Wherever "power" appears in a line of the listing, report that line.

=-=-=

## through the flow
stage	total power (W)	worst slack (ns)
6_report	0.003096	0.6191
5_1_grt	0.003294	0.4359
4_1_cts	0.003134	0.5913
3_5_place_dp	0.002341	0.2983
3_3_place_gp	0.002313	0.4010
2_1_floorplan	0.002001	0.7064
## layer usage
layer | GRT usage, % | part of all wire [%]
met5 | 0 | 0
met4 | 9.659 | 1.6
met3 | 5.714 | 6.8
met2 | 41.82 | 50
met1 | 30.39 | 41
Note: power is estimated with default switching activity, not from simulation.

=-=-=

[Answer]
stage	total power (W)	worst slack (ns)
Note: power is estimated with default switching activity, not from simulation.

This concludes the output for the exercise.